(WORK REQUIRED):
Look through the records below for the line with "conb_1 | 7 |" and the line with "detailed placement: 4200 / 2560 / 0", then return those lines and all lines between, exactly.
··· DATA PROVIDED ···
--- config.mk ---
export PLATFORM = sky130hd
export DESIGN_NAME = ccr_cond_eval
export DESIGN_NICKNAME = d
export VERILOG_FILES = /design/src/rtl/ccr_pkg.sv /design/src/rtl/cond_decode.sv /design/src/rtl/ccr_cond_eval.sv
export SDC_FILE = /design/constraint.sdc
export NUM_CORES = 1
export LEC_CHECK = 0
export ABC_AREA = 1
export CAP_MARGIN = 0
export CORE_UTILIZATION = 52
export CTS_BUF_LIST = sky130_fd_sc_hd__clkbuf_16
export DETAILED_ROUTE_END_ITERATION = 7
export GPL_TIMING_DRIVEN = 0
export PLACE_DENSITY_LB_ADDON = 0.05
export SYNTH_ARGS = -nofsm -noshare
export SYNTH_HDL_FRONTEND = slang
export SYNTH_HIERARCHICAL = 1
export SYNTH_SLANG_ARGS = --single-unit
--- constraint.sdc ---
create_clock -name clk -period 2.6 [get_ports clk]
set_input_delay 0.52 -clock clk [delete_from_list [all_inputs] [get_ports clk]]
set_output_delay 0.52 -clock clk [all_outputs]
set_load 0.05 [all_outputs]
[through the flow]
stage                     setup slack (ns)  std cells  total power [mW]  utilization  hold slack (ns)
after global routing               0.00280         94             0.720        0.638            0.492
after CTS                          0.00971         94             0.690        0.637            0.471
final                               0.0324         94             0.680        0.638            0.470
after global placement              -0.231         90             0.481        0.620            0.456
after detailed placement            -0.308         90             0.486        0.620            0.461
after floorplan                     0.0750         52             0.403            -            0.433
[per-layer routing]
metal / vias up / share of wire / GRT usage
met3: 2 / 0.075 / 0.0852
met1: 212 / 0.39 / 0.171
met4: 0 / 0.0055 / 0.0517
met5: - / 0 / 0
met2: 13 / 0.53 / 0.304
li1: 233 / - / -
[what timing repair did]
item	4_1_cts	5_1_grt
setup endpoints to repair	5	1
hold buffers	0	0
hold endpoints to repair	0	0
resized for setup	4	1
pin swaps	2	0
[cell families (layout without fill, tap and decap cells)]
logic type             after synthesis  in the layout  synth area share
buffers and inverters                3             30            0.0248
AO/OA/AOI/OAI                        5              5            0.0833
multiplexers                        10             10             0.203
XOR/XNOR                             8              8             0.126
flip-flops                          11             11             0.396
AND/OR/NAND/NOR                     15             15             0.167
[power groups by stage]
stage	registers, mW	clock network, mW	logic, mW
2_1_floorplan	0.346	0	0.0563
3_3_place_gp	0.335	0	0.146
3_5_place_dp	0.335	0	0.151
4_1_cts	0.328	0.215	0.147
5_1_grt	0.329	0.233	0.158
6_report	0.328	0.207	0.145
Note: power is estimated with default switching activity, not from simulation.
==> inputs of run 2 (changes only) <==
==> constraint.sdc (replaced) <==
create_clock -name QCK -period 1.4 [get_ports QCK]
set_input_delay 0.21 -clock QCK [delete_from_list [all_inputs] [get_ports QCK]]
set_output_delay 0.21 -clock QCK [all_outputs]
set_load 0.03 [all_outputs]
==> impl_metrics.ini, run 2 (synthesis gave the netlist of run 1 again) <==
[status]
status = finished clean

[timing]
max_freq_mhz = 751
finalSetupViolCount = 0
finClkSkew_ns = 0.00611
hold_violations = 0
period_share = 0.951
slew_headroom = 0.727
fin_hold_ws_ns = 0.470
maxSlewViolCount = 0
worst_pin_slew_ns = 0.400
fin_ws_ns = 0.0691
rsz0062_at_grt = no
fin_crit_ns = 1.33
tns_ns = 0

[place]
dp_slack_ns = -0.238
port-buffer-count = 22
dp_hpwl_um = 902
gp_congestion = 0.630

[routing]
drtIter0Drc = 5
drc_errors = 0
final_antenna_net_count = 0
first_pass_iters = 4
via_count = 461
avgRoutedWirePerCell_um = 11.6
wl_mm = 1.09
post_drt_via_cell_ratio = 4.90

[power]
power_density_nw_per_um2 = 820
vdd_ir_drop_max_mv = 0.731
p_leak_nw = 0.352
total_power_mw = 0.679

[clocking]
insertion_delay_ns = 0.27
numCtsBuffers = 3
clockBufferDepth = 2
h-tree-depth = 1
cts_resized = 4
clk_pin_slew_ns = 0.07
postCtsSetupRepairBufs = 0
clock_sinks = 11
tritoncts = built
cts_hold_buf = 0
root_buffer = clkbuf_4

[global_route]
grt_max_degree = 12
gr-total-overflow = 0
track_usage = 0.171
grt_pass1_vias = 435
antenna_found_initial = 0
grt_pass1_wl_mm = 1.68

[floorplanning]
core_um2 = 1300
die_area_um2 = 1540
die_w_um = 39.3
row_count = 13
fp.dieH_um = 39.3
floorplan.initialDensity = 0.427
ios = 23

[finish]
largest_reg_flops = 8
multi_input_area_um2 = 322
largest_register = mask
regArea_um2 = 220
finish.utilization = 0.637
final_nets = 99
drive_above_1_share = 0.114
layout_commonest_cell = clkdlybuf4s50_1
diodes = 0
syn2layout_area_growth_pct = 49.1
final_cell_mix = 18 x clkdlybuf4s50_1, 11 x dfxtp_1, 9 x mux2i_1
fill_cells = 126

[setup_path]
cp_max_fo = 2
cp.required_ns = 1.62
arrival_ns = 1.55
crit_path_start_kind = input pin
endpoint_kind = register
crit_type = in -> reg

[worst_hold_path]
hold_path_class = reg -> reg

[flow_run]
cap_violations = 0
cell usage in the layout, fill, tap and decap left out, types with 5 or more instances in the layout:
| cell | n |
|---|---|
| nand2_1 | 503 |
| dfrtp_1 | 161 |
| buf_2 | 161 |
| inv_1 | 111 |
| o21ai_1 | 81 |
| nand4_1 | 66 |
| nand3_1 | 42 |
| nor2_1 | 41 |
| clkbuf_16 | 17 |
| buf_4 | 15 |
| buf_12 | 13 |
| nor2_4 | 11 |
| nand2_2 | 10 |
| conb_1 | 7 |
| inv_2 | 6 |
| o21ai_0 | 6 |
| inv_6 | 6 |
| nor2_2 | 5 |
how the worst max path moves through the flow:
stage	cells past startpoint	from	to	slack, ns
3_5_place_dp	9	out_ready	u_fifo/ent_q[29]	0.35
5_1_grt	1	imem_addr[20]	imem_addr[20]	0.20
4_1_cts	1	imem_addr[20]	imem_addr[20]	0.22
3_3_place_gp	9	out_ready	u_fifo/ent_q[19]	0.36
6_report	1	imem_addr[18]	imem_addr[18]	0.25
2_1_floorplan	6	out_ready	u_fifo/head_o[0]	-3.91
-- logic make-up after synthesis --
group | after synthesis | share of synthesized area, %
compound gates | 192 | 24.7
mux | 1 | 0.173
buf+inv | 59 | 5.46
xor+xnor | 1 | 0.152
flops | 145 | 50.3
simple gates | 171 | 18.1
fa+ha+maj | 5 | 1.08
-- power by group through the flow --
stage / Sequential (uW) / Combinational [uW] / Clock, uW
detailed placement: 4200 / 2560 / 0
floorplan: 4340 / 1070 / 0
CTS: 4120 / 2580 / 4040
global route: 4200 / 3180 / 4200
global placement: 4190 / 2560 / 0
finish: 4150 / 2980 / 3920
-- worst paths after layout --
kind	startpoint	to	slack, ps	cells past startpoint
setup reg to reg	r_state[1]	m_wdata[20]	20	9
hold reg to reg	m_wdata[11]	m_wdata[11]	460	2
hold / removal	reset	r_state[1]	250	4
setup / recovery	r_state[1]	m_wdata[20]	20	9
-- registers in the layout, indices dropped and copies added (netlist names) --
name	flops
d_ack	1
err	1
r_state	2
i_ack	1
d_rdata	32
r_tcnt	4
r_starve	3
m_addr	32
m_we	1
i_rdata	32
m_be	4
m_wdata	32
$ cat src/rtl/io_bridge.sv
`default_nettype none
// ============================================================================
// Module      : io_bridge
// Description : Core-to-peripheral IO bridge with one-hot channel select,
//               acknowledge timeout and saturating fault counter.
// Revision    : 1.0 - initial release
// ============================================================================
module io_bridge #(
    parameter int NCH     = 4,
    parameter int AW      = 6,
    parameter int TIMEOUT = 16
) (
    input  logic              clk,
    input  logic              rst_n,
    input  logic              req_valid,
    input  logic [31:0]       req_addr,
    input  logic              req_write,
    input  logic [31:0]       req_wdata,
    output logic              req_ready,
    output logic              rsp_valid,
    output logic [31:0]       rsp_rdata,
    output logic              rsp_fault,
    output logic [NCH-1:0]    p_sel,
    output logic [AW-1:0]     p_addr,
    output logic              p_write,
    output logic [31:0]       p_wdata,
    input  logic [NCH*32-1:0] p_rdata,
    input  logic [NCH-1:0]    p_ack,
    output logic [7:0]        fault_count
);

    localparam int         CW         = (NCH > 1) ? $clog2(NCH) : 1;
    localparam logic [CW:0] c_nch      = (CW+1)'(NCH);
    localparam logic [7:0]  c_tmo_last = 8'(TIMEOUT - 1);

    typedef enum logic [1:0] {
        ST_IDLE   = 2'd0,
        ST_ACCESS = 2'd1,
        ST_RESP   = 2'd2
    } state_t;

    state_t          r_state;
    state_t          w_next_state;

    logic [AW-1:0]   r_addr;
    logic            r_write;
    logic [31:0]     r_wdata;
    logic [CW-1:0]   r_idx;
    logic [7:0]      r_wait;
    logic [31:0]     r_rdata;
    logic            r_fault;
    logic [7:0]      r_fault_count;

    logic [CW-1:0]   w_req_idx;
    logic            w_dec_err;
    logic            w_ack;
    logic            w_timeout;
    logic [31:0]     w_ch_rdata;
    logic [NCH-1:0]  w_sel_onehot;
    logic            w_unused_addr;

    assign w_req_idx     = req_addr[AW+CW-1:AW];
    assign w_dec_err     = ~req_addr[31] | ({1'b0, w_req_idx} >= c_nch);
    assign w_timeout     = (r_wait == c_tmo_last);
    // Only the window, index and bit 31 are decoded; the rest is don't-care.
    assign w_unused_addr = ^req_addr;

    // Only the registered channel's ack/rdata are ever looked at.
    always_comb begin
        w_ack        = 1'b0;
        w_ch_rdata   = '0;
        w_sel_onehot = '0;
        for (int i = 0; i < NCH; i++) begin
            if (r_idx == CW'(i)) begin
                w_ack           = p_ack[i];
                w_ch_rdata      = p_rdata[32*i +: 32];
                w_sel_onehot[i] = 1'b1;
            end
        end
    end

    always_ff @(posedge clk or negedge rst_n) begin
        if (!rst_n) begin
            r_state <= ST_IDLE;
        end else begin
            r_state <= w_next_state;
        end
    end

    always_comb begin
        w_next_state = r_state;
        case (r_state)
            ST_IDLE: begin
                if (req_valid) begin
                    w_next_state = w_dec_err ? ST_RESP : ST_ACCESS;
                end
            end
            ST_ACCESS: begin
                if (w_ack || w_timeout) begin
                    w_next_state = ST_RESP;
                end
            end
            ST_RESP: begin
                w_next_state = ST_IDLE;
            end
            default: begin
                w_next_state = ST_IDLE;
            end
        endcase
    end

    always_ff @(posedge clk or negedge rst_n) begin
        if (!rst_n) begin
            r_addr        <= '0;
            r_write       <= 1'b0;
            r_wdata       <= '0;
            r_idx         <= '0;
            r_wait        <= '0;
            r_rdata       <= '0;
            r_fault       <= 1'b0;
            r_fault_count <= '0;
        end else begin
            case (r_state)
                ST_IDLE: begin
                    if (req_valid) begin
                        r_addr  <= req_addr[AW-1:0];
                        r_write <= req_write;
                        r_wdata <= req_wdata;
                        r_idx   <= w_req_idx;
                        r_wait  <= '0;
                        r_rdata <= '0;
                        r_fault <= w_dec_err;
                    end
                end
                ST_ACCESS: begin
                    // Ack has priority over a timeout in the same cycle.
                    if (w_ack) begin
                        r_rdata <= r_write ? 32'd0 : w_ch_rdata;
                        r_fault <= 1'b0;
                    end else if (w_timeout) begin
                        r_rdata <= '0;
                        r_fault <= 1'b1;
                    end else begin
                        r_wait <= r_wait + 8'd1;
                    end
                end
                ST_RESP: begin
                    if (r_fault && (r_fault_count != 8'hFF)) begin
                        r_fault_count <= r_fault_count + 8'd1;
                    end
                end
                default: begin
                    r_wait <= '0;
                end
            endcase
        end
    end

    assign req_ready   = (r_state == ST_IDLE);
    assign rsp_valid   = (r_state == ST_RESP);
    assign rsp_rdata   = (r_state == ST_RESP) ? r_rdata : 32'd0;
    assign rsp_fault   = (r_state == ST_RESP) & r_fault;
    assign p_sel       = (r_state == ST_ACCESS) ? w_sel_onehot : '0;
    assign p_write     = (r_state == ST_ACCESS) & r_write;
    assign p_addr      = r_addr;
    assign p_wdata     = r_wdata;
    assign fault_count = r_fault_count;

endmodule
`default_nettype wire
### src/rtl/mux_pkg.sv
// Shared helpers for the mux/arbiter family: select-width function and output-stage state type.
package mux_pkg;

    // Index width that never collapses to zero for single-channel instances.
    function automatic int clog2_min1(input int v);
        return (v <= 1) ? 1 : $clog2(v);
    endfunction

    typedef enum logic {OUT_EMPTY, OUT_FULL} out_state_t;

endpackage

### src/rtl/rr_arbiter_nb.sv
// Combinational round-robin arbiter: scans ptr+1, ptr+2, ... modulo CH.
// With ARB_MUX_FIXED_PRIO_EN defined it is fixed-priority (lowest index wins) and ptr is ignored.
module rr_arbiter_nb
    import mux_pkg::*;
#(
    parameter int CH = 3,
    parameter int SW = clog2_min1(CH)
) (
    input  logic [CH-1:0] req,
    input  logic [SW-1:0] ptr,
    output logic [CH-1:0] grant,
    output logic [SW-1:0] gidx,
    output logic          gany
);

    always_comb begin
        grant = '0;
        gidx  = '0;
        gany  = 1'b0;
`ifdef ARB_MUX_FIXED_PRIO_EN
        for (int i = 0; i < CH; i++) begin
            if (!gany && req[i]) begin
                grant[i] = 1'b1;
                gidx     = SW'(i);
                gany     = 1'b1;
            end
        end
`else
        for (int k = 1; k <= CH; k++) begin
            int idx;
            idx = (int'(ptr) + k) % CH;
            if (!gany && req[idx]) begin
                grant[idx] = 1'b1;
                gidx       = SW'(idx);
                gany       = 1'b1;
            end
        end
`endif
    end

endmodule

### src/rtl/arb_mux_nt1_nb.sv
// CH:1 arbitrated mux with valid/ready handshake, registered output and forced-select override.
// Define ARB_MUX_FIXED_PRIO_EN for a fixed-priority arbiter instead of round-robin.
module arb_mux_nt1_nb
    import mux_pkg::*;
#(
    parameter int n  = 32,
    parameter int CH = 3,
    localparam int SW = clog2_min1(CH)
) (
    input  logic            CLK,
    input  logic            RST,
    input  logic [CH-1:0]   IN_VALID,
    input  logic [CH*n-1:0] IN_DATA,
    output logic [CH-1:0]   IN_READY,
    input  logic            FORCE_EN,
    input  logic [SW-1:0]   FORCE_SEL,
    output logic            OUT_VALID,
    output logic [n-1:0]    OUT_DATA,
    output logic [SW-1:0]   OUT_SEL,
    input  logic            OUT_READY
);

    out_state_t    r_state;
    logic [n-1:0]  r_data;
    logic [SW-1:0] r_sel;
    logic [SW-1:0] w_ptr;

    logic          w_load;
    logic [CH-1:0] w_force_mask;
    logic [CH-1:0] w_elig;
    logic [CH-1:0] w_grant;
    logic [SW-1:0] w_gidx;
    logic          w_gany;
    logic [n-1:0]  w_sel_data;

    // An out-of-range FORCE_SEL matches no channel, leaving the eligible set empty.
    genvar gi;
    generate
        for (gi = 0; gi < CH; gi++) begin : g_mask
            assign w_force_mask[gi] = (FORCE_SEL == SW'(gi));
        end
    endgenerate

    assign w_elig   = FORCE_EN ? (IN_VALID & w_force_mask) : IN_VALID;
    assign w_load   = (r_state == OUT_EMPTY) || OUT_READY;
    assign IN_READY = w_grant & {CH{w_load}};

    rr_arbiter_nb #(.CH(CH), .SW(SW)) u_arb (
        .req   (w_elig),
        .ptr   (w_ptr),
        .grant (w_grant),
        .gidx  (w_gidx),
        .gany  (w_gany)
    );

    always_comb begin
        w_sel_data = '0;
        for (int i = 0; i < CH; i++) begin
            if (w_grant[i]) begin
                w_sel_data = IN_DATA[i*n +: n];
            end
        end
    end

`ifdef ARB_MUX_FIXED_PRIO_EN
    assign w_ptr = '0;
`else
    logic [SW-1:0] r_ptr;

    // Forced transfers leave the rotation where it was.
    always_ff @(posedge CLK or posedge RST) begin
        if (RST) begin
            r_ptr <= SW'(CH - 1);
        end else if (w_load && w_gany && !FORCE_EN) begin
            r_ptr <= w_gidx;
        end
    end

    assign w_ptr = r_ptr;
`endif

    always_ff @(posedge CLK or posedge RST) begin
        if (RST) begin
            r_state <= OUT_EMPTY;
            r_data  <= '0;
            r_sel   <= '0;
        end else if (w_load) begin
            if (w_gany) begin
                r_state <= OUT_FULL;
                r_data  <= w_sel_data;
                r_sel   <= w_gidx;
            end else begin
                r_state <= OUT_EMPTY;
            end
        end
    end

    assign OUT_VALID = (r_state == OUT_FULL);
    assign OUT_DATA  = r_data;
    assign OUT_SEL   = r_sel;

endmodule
···
(YOUR RESPONSE):
| conb_1 | 7 |
| inv_2 | 6 |
| o21ai_0 | 6 |
| inv_6 | 6 |
| nor2_2 | 5 |
how the worst max path moves through the flow:
stage	cells past startpoint	from	to	slack, ns
3_5_place_dp	9	out_ready	u_fifo/ent_q[29]	0.35
5_1_grt	1	imem_addr[20]	imem_addr[20]	0.20
4_1_cts	1	imem_addr[20]	imem_addr[20]	0.22
3_3_place_gp	9	out_ready	u_fifo/ent_q[19]	0.36
6_report	1	imem_addr[18]	imem_addr[18]	0.25
2_1_floorplan	6	out_ready	u_fifo/head_o[0]	-3.91
-- logic make-up after synthesis --
group | after synthesis | share of synthesized area, %
compound gates | 192 | 24.7
mux | 1 | 0.173
buf+inv | 59 | 5.46
xor+xnor | 1 | 0.152
flops | 145 | 50.3
simple gates | 171 | 18.1
fa+ha+maj | 5 | 1.08
-- power by group through the flow --
stage / Sequential (uW) / Combinational [uW] / Clock, uW
detailed placement: 4200 / 2560 / 0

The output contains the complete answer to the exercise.